Task goal: Please return the lines below verbatim, beginning at the one that has "family | cells | cell delay (ns)" and stopping after the one that has "a21oi_1 | 23 | 1.0", and add no other lines.
-- Extracted information follows --
[config.mk]
export PLATFORM = sky130hd
export DESIGN_NAME = lsb_stego_extractor
export DESIGN_NICKNAME = d
export VERILOG_FILES = /design/src/hw/rtl/lse_pkg.sv /design/src/hw/rtl/lsb_stego_extractor.sv
export SDC_FILE = /design/constraint.sdc
export NUM_CORES = 1
export LEC_CHECK = 0
export BUFFER_PORTS_ARGS = -buffer_cell sky130_fd_sc_hd__buf_2
export CORE_MARGIN = 1.5
export CORE_UTILIZATION = 40
export DETAILED_ROUTE_END_ITERATION = 8
export GPL_TIMING_DRIVEN = 0
export PLACE_DENSITY_LB_ADDON = 0.05
export SLEW_MARGIN = 20
export SYNTH_ARGS = -nofsm -noshare
export SYNTH_HDL_FRONTEND = slang
export SYNTH_SLANG_ARGS = --single-unit
[constraint.sdc]
create_clock -name aclk -period 11 [get_ports aclk]
set_clock_uncertainty 0.1 [all_clocks]
set_input_delay 1.1 -clock aclk [delete_from_list [all_inputs] [get_ports aclk]]
set_output_delay 1.1 -clock aclk [all_outputs]
set_load 0.03 [all_outputs]
**config.mk**
```make
export PLATFORM = sky130hd
export DESIGN_NAME = channel_power_average_colormap_unit
export DESIGN_NICKNAME = d
export VERILOG_FILES = /design/src/cpac_pkg.sv /design/src/channel_power_average_colormap_unit.sv /design/src/cpac_ram.sv /design/src/cpac_ctrl.sv /design/src/cpac_datapath.sv
export SDC_FILE = /design/constraint.sdc
export NUM_CORES = 1
export LEC_CHECK = 0
export BUFFER_PORTS_ARGS = -buffer_cell sky130_fd_sc_hd__buf_2
export CORE_ASPECT_RATIO = 1.5
export CORE_MARGIN = 2
export CORE_UTILIZATION = 57
export CTS_BUF_LIST = sky130_fd_sc_hd__clkbuf_16
export DETAILED_ROUTE_END_ITERATION = 10
export GPL_ROUTABILITY_DRIVEN = 1
export PLACE_DENSITY = 0.81
export RECOVER_POWER = 25
export SLEW_MARGIN = 20
export SYNTH_ARGS = -nofsm -noshare
export SYNTH_HDL_FRONTEND = slang
export SYNTH_SLANG_ARGS = --single-unit
export TNS_END_PERCENT = 100
```
**constraint.sdc**
```tcl
create_clock -name aclk -period 9.1 [get_ports aclk]
set_clock_uncertainty 0.2 [all_clocks]
set_input_delay 0.455 -clock aclk [delete_from_list [all_inputs] [get_ports aclk]]
set_output_delay 0.455 -clock aclk [all_outputs]
set_load 0.01 [all_outputs]
```
File: config.mk
export PLATFORM = sky130hd
export DESIGN_NAME = cau_front
export DESIGN_NICKNAME = d
export VERILOG_FILES = /design/src/rtl/core/cau_pkg.sv /design/src/rtl/core/cau_front.sv
export SDC_FILE = /design/constraint.sdc
export NUM_CORES = 1
export LEC_CHECK = 0
export BUFFER_PORTS_ARGS = -buffer_cell sky130_fd_sc_hd__buf_2
export CORE_UTILIZATION = 40
export CTS_CLUSTER_SIZE = 28
export DETAILED_ROUTE_END_ITERATION = 10
export HOLD_SLACK_MARGIN = 0.05
export PLACE_DENSITY = 0.66
export SKIP_LAST_GASP = 1
export SYNTH_ARGS = -nofsm -noshare
export SYNTH_HDL_FRONTEND = slang
export SYNTH_SLANG_ARGS = --single-unit
File: constraint.sdc
create_clock -name clk -period 7.1 [get_ports clk]
set_input_delay 0.71 -clock clk [delete_from_list [all_inputs] [get_ports clk]]
set_output_delay 0.71 -clock clk [all_outputs]
set_load 0.02 [all_outputs]
File: src/rtl/core/cau_pkg.sv
// ----------------------------------------------------------------------------
// cau_pkg
// Shared types, constants and helpers of the fixed-point complex ALU.
// ----------------------------------------------------------------------------
package cau_pkg;

    localparam int DW        = 32;
    localparam int FB        = 16;
    localparam int EXP_W     = 6;
    localparam int EXP_LIMIT = 31;
    localparam int AW        = 2 * DW + 2;
    localparam int CNT_W     = $clog2(EXP_LIMIT + 1);
    localparam int STEP_W    = $clog2(DW);

    localparam logic signed [AW-1:0] DMAX_W = {{(AW-DW+1){1'b0}}, {(DW-1){1'b1}}};
    localparam logic signed [AW-1:0] DMIN_W = {{(AW-DW+1){1'b1}}, {(DW-1){1'b0}}};
    localparam logic signed [DW-1:0] ONE_FX = {{(DW-FB-1){1'b0}}, 1'b1, {FB{1'b0}}};

    typedef enum logic [2:0] {
        OP_ADD, OP_SUB, OP_MUL, OP_DIV, OP_CONJ, OP_NEG, OP_POW, OP_EQ
    } op_t;

    typedef enum logic [1:0] {
        ST_OK, ST_DIV_ZERO, ST_OVERFLOW
    } status_t;

    typedef enum logic [3:0] {
        S_IDLE, S_SIMPLE, S_PW_CHK, S_MAC, S_MUL_FIN,
        S_DIV_CHK, S_DIV_RUN, S_DIV_FIN, S_DONE
    } state_t;

    typedef struct packed {
        op_t                   op;
        logic signed [DW-1:0]  a_re;
        logic signed [DW-1:0]  a_im;
        logic signed [DW-1:0]  b_re;
        logic signed [DW-1:0]  b_im;
        logic [CNT_W-1:0]      cnt;
        logic                  recip;
    } req_t;

    typedef struct packed {
        logic signed [DW-1:0] val;
        logic                 ovf;
    } sat_t;

    function automatic logic signed [AW-1:0] sx(input logic signed [DW-1:0] v);
        sx = {{(AW-DW){v[DW-1]}}, v};
    endfunction

    function automatic sat_t sat_fn(input logic signed [AW-1:0] v);
        sat_t s;
        if (v > DMAX_W)
        begin
            s.val = DMAX_W[DW-1:0];
            s.ovf = 1'b1;
        end
        else if (v < DMIN_W)
        begin
            s.val = DMIN_W[DW-1:0];
            s.ovf = 1'b1;
        end
        else
        begin
            s.val = v[DW-1:0];
            s.ovf = 1'b0;
        end
        return s;
    endfunction

endpackage

File: src/rtl/core/cau_front.sv
// ----------------------------------------------------------------------------
// cau_front
// Accepts requests, folds the exponent into a clamped count, and queues them.
// ----------------------------------------------------------------------------
module cau_front (
    input  logic                        clk,
    input  logic                        rst_n,
    input  logic                        in_valid,
    output logic                        in_stall,
    input  logic [2:0]                  opcode,
    input  logic signed [cau_pkg::DW-1:0]    a_re,
    input  logic signed [cau_pkg::DW-1:0]    a_im,
    input  logic signed [cau_pkg::DW-1:0]    b_re,
    input  logic signed [cau_pkg::DW-1:0]    b_im,
    input  logic signed [cau_pkg::EXP_W-1:0] exponent,
    output logic                        q_valid,
    output cau_pkg::req_t               q_req,
    input  logic                        q_pop
);
    import cau_pkg::*;

    req_t             fifo_reg [2];
    logic             wr_ptr_reg, wr_ptr_next;
    logic             rd_ptr_reg, rd_ptr_next;
    logic [1:0]       count_reg, count_next;
    logic             push;
    logic [EXP_W:0]   exp_abs;
    req_t             new_req;

    assign in_stall = (count_reg == 2'd2);
    assign push     = in_valid && !in_stall;
    assign q_valid  = (count_reg != 2'd0);
    assign q_req    = fifo_reg[rd_ptr_reg];

    always_comb
    begin
        exp_abs = exponent[EXP_W-1] ? -{exponent[EXP_W-1], exponent}
                                    : {exponent[EXP_W-1], exponent};
        new_req.op    = op_t'(opcode);
        new_req.a_re  = a_re;
        new_req.a_im  = a_im;
        new_req.b_re  = b_re;
        new_req.b_im  = b_im;
        new_req.recip = exponent[EXP_W-1];
        if (exp_abs > (EXP_W+1)'(EXP_LIMIT))
            new_req.cnt = CNT_W'(EXP_LIMIT);
        else
            new_req.cnt = exp_abs[CNT_W-1:0];
    end

    always_comb
    begin
        wr_ptr_next = push ? !wr_ptr_reg : wr_ptr_reg;
        rd_ptr_next = (q_pop && q_valid) ? !rd_ptr_reg : rd_ptr_reg;
        count_next  = count_reg + {1'b0, push} - {1'b0, q_pop && q_valid};
    end

    always_ff @(posedge clk or negedge rst_n)
    begin
        if (!rst_n)
        begin
            wr_ptr_reg <= 1'b0;
            rd_ptr_reg <= 1'b0;
            count_reg  <= 2'd0;
        end
        else
        begin
            wr_ptr_reg <= wr_ptr_next;
            rd_ptr_reg <= rd_ptr_next;
            count_reg  <= count_next;
        end
    end

    always_ff @(posedge clk)
    begin
        if (push)
            fifo_reg[wr_ptr_reg] <= new_req;
    end

endmodule

Yosys cells after proc, flatten, opt, wreduce, memory -nomap -nowiden
Memory sizes are Yosys's and may differ from the RTL's.
Index checks and enable logic that the tools add are counted.
{ "word_totals": {"mem_bits_rw": 274, "output_inout_bits": 139, "latchBits": 0, "mem_count": 1, "register_bits": 4, "rom_bits": 0} }
{ "memory_table": {"columns": ["memory", "depth", "width", "rd", "rd_ports_with_merged_regs", "wr", "line_no", "rtl"], "rows": [
  ["fifo_reg", 2, 137, 1, 0, 1, "cau_front.sv:22", "req_t fifo_reg [2];"]
]} }
{ "classes": {"n_mul": 0, "shifts": 0, "div_mod_pow": 0, "n_addsub": 3, "n_reduce_logical": 6, "muxes": 4, "order_cmp": 1, "n_bitwise": 0, "eq_ne": 1} }
{ "op_table": {"columns": ["op", "count"], "rows": [
  ["7-bit by 5-bit greater-than comparator with 1-bit output (second input constant)", 1],
  ["7-bit two-way mux", 1],
  ["7-bit negation", 1],
  ["5-bit two-way mux", 1],
  ["1-bit zero test", 3],
  ["2-bit by 1-bit adder with 2-bit output", 1],
  ["2-bit == test (second input constant)", 1],
  ["1-bit logical AND", 2],
  ["1-bit two-way mux", 2],
  ["2-bit nonzero test", 1],
  ["2-bit by 1-bit subtractor with 2-bit output", 1]
]} }

Longest topological paths before layout
{ "depth": {"word_depth": 5, "mapped_depth": 7, "depth_no_buf": 7} }

Least setup slack after synthesis
Ideal clock, no wire load.
{ "synth_path": {"path_kind": "input-to-reg", "start": "input in_valid", "end": "memory fifo_reg[0][0] (netlist name) (enable)", "t_required_ns": 6.465, "stages": 2, "setup_ns": 0.635, "slack_ns": -0.029, "t_arrival_ns": 6.494, "cell_sequence": "nand2_1 nor2_1"} }
{ "synth_between": {"elab_chain_cells": 3} }
{ "synth_rtl": {"columns": ["element", "line_no", "rtl"], "rows": [
  ["from (decl)", "cau_front.sv:8", "input logic in_valid,"],
  ["1-bit logical AND", "cau_front.sv:31", "assign push = in_valid && !in_stall;"],
  ["1-bit two-way mux", "cau_front.sv:76", "if (push)"],
  ["1-bit two-way mux (not written as such)", "cau_front.sv:77", "fifo_reg[wr_ptr_reg] <= new_req;"],
  ["to (decl)", "cau_front.sv:22", null]
]} }
Every way passes these cells.

==> impl_results.md <==
* Status: completed
* Tightest Pin Transition at 1.042 ns
* Drt via density at 4.700
* Fraction of layout cells with a size suffix above 1 at between 50% and 60%
* Largest register FFs at ~270
* Critical Path AT at 3.06 ns
* Most frequent cells in the layout: buf_2 (279), edfxtp_1 (274), mux2_2 (137), clkbuf_16 (29)
* Initial antenna violation count at 0
* Fin area at about 13000 um2
* CTS Sinks at approximately 280
* Buf+Inv Stages, Crit Path at 2
* Ranking of synthesized cells by area: edfxtp_1 (80%), mux2_2 (15%), buf_6 (1.5%), dfrtp_1 (0.98%), ha_1 (0.37%)
* DRC Markers at 0
* TritonRoute pass-1 iters at 4
* Family with the most delay on the worst path: flip-flops
* Antenna diodes at 0
* Routed vias at ~5200
* Remaining Overflow, GRT at 0
* Core Rows at a little under 60
* Mapped Cells at between 400 and 500
* Syn_nets at around 610
* Hold Path Class: input port to flop
* Top cell type's share of synthesized area at 80.28%
* WL/cell at roughly 17 um
* Die Ht at ~160 um
* Maximum VDD drop at between 0.0002 and 0.00025 V
* Die area at 26270 um2
* Die Wd at approximately 160 um
* Vias in the first global route at ~5300
* Port bufs at roughly 280
* CP endpoint kind: output pin
* Drt total wl at ~18 mm
* Ys flop type: edfxtp_1
* Seq cells post-synth at 278
* Layout Skew at approximately 0.0049 ns
* Worst path required time at between 6 and 7 ns
* Post-route ant nets at 0
* CP max FO at 73
* Initial Utilization at roughly 41%
* Final min period at approximately 3.8 ns
* First-pass GRT wire length at approximately 28 mm
* DR iter-0 viols at 250
* CP Class: flop to output pin
* Sequential area share after synthesis at 81.26%
* MaxCap Viol Count at 0
* Post_cts resized at 0
* Slowest CP cell: dfrtp_4
* Core ar. at between 20000 and 30000 um2
* Post-CTS Setup Inserts at 0
* Commonest non-fill, non-tap cell in the layout: buf_2
* Cell count after placement at between 1000 and 1500
* Period utilization at 53.11%
* EDFF count, synth at ~270
* Clock Latency Late Sink at ~0.52 ns
* Clk pin slew, worst setup/hold paths at roughly 0.060 ns
* CTS Hold Bufs at 1
* P&R area growth vs syn at 24.65%
* Asr flop ratio synth at between 1 and 1.5%
* Cell taking the most area after synthesis: edfxtp_1
* Slew headroom at a little under a third
* Critical path's largest stage delay at just over 1 ns
* Final setup fails at 0
* GRT Total Usage at around 14%
* Final hold slack at around 0.37 ns
* Fmax at roughly 0.27 GHz
* CP Cell Sequence: buf_4 -> mux2_2 -> buf_2
* Largest net degree at the start of global routing at between 70 and 80
* Final Max Slew Viols at 0
* CTS tree: built
* H-tree levels at 1
* Post-synth cell types at 23
* Fin Setup TNS at 0 ns
* PwrDens at around 420 nW/um2
* Fin. Hold Viols at 0
* Pleak at around 4.8 nW
* Final HPWL DP at approximately 12 mm
* Crit path launch type: flop
* Clock buffer depth at 3
* CTS root buf: clkbuf_16
* Cell area after synthesis at between 10000 and 15000 um2
* Cell Count, Final, Fillers Out at ~1100
* Dpl cell area at approximately 12000 um2
* Num CTS Buffers at 29
* # IOs at 280
* NumNets Final at between 900 and 1000
* RSZ-0062 raised after global routing: no
* Mapped Avg Cell Area at about 22 um2
* Synthesis warning total at 0
* GP Congestion at roughly 0.73
cell type report:
cell class                 instances  area (um2)
fill                            2168       12410
sequential                       278        8332
multi-input combinational        166        1752
timing repair buffer             284        1436
clock buffer                      36       752.0
tap                              330       412.9
clock inverter                    11       71.32
inverter                           5       18.77
per-layer routing:
metal  part of all wire [%]  wire [um]  global-route usage (%)
met1                     42       7709                   17.74
met5                      0          0                       0
met3                    8.5       1564                   4.316
met4                    2.3        429                   4.588
met2                     47       8754                   22.08
logic make-up after synthesis:
family / share of synthesized area (%)
compound gates: 0.3784
mux: 15.05
xor+xnor: 0.3419
buf+inv: 1.770
fa+ha+maj: 0.3663
simple gates: 0.8303
flops: 81.26
Yosys cell counts (2+ instances only):
master,n
xnor2_1,3
nand2b_1,2
nand2_1,4
inv_1,5
mux2_2,137
dfrtp_1,4
ha_1,3
nand3_1,2
nor2_1,2
buf_6,14
edfxtp_1,274
o21ai_0,2
o211ai_1,2
final timing paths:
check	startpoint	slack, ns	to	cells after the start
worst min register to register	count_reg[1]	0.50	count_reg[1]	1
min in group asynchronous	rst_n	0.54	count_reg[1]	2
worst min-delay path	a_re[14]	0.37	fifo_reg[0][116]	1
worst max register to register	count_reg[1]	4.39	fifo_reg[1][55]	3
max in group asynchronous	rst_n	6.42	rd_ptr_reg	2
worst max-delay path	rd_ptr_reg	3.33	q_req[102]	3
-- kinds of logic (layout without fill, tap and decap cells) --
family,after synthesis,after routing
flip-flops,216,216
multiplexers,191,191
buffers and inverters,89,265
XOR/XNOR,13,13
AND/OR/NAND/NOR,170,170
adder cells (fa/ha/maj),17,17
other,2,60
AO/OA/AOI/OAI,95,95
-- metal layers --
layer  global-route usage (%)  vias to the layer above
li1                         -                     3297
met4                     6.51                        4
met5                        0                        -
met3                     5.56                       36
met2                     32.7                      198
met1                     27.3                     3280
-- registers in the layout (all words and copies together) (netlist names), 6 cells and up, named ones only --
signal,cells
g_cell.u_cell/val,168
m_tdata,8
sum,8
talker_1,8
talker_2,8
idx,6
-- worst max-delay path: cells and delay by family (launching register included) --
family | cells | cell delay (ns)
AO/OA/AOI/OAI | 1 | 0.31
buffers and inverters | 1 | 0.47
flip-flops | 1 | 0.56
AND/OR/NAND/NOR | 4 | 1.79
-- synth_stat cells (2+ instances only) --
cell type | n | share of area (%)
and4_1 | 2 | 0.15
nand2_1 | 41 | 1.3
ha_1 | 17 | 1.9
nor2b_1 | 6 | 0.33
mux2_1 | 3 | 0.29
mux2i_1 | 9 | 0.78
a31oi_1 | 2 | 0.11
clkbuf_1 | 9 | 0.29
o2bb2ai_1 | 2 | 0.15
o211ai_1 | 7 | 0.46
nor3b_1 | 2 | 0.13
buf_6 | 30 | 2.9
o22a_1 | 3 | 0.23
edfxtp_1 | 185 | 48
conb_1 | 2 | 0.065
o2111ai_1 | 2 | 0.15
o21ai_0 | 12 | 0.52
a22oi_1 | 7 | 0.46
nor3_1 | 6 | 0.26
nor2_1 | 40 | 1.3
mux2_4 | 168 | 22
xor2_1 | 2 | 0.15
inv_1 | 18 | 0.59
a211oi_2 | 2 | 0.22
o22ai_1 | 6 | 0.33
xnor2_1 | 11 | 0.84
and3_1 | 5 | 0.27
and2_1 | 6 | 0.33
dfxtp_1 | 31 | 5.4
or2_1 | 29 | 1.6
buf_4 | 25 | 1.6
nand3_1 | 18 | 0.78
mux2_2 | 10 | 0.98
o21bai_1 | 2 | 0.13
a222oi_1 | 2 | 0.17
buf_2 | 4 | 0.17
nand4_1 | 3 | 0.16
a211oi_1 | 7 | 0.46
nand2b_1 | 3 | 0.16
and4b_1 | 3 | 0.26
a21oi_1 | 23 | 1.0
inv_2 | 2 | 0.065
[src/rtl/vcsc_pkg.sv]
`default_nettype none
package vcsc_pkg;

  // Field widths fixed by the interface
  localparam int VOLT_W     = 16;
  localparam int FRAC_W     = 13;
  localparam int GAIN_W     = 14;
  localparam int CEIL_W     = 15;
  localparam int SOFT_W     = 13;
  localparam int CFG_IDX_W  = 3;
  localparam int CFG_DATA_W = 16;

  // Fixed point constants
  localparam int UNITY     = 4096;
  localparam int TEN_VOLTS = 20480;
  localparam int X_LIMIT   = 12288;

  // Divider shapes: first divider gives |x| (14 bits), second gives |y| (13 bits)
  localparam int XQ_W   = 14;
  localparam int YQ_W   = 13;
  localparam int YDEN_W = 31;

  // 27 in Q24, the constant term of the shaper polynomial
  localparam logic [YDEN_W-1:0] SHAPE_K = 31'd452984832;

  typedef enum logic [CFG_IDX_W-1:0] {
    CFG_KNOB_GAIN      = 3'd0,
    CFG_CLIP_CEILING   = 3'd1,
    CFG_CLIP_SOFTNESS  = 3'd2,
    CFG_EXP_MODE       = 3'd3,
    CFG_GAIN_CV_ON     = 3'd4,
    CFG_CEILING_CV_ON  = 3'd5,
    CFG_SOFTNESS_CV_ON = 3'd6
  } cfg_index_t;

  typedef struct packed {
    logic ws_zero;  // no soft range: hard clip
    logic neg;      // excess over the clean range is negative
    logic sat;      // normalised excess beyond the shaper limit
  } clip_flags_t;

  // CV clamped to 0..10 V as Q0.12 fraction: floor((2cv+5)/10) by reciprocal
  function automatic logic [FRAC_W-1:0] cv_fraction(input logic signed [VOLT_W-1:0] cv);
    logic [15:0] c;
    logic [16:0] n;
    logic [33:0] p;
    if (cv < 0) c = 16'd0;
    else if (cv > 16'sd20480) c = 16'd20480;
    else c = cv;
    n = {c, 1'b0} + 17'd5;
    p = n * 17'd52429;
    return p[31:19];
  endfunction

endpackage
`default_nettype wire

[src/rtl/vcsc_shape.sv]
`default_nettype none
module vcsc_shape #(
  parameter int SIDE_W = 8
) (
  input  wire logic                          clk,
  input  wire logic                          rst,
  input  wire logic                          in_valid,
  output logic                               in_ready,
  input  wire logic [vcsc_pkg::XQ_W-1:0]     xq,
  input  wire vcsc_pkg::clip_flags_t         flags_in,
  input  wire logic [SIDE_W-1:0]             side_in,
  output logic                               out_valid,
  input  wire logic                          out_ready,
  output logic [vcsc_pkg::YDEN_W-1:0]        num_hi,
  output logic [vcsc_pkg::YQ_W-1:0]          num_lo,
  output logic [vcsc_pkg::YDEN_W-1:0]        den,
  output vcsc_pkg::clip_flags_t              flags_out,
  output logic [SIDE_W-1:0]                  side_out
);

  localparam int NS = 3;
  localparam int XW = vcsc_pkg::XQ_W;
  localparam int DW = vcsc_pkg::YDEN_W;
  localparam int PW = XW + DW;

  logic [NS:1]   vld;
  logic [NS+1:1] en;

  assign en[NS+1]  = out_ready;
  assign in_ready  = en[1];
  assign out_valid = vld[NS];

  for (genvar k = 1; k <= NS; k++) begin : g_en
    assign en[k] = !vld[k] || en[k+1];
  end

  always_ff @(posedge clk) begin
    if (rst) begin
      vld <= '0;
    end else begin
      if (en[1]) vld[1] <= in_valid;
      for (int k = 2; k <= NS; k++) begin
        if (en[k]) vld[k] <= vld[k-1];
      end
    end
  end

  // stage 1: clamp |x| to three, square
  logic [XW-1:0]             xm;
  logic [XW-1:0]             x1;
  logic [2*XW-1:0]           x2;
  vcsc_pkg::clip_flags_t     f1, f2;
  logic [SIDE_W-1:0]         s1, s2;

  assign xm = (flags_in.sat || xq > XW'(vcsc_pkg::X_LIMIT)) ? XW'(vcsc_pkg::X_LIMIT) : xq;

  always_ff @(posedge clk) begin
    if (en[1]) begin
      x1 <= xm;
      x2 <= xm * xm;
      f1 <= flags_in;
      s1 <= side_in;
    end
  end

  // stage 2: numerator x(27+x^2), denominator 27+9x^2
  logic [DW-1:0] cpoly;
  logic [PW-1:0] np2;
  logic [DW-1:0] d2;

  assign cpoly = vcsc_pkg::SHAPE_K + DW'(x2);

  always_ff @(posedge clk) begin
    if (en[2]) begin
      np2 <= PW'(x1) * PW'(cpoly);
      d2  <= vcsc_pkg::SHAPE_K + DW'(x2) * DW'(9);
      f2  <= f1;
      s2  <= s1;
    end
  end

  // stage 3: add half the divisor for rounding, split for the divider
  logic [PW:0] nr;
  assign nr = {1'b0, np2} + (PW+1)'(d2 >> 1);

  always_ff @(posedge clk) begin
    if (en[3]) begin
      num_hi    <= nr[DW+12:13];
      num_lo    <= nr[12:0];
      den       <= d2;
      flags_out <= f2;
      side_out  <= s2;
    end
  end

endmodule
`default_nettype wire
### config.mk
export PLATFORM = sky130hd
export DESIGN_NAME = vcsc_div
export DESIGN_NICKNAME = d
export VERILOG_FILES = /design/src/rtl/vcsc_div.sv
export SDC_FILE = /design/constraint.sdc
export NUM_CORES = 1
export LEC_CHECK = 0
export ABC_AREA = 1
export BUFFER_PORTS_ARGS = -buffer_cell sky130_fd_sc_hd__buf_2
export CAP_MARGIN = 20
export CORE_UTILIZATION = 26
export CTS_BUF_LIST = sky130_fd_sc_hd__clkbuf_16
export DETAILED_ROUTE_END_ITERATION = 10
export GPL_ROUTABILITY_DRIVEN = 0
export SLEW_MARGIN = 20
export SYNTH_ARGS = -nofsm -noshare
export SYNTH_HDL_FRONTEND = slang
export SYNTH_SLANG_ARGS = --single-unit
### constraint.sdc
create_clock -name clk -period 17.5 [get_ports clk]
set_input_delay 0 -clock clk [delete_from_list [all_inputs] [get_ports clk]]
set_output_delay 0 -clock clk [all_outputs]
set_load 0.02 [all_outputs]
-- Extracted information concluded --
Solution for this task:
family | cells | cell delay (ns)
AO/OA/AOI/OAI | 1 | 0.31
buffers and inverters | 1 | 0.47
flip-flops | 1 | 0.56
AND/OR/NAND/NOR | 4 | 1.79
-- synth_stat cells (2+ instances only) --
cell type | n | share of area (%)
and4_1 | 2 | 0.15
nand2_1 | 41 | 1.3
ha_1 | 17 | 1.9
nor2b_1 | 6 | 0.33
mux2_1 | 3 | 0.29
mux2i_1 | 9 | 0.78
a31oi_1 | 2 | 0.11
clkbuf_1 | 9 | 0.29
o2bb2ai_1 | 2 | 0.15
o211ai_1 | 7 | 0.46
nor3b_1 | 2 | 0.13
buf_6 | 30 | 2.9
o22a_1 | 3 | 0.23
edfxtp_1 | 185 | 48
conb_1 | 2 | 0.065
o2111ai_1 | 2 | 0.15
o21ai_0 | 12 | 0.52
a22oi_1 | 7 | 0.46
nor3_1 | 6 | 0.26
nor2_1 | 40 | 1.3
mux2_4 | 168 | 22
xor2_1 | 2 | 0.15
inv_1 | 18 | 0.59
a211oi_2 | 2 | 0.22
o22ai_1 | 6 | 0.33
xnor2_1 | 11 | 0.84
and3_1 | 5 | 0.27
and2_1 | 6 | 0.33
dfxtp_1 | 31 | 5.4
or2_1 | 29 | 1.6
buf_4 | 25 | 1.6
nand3_1 | 18 | 0.78
mux2_2 | 10 | 0.98
o21bai_1 | 2 | 0.13
a222oi_1 | 2 | 0.17
buf_2 | 4 | 0.17
nand4_1 | 3 | 0.16
a211oi_1 | 7 | 0.46
nand2b_1 | 3 | 0.16
and4b_1 | 3 | 0.26
a21oi_1 | 23 | 1.0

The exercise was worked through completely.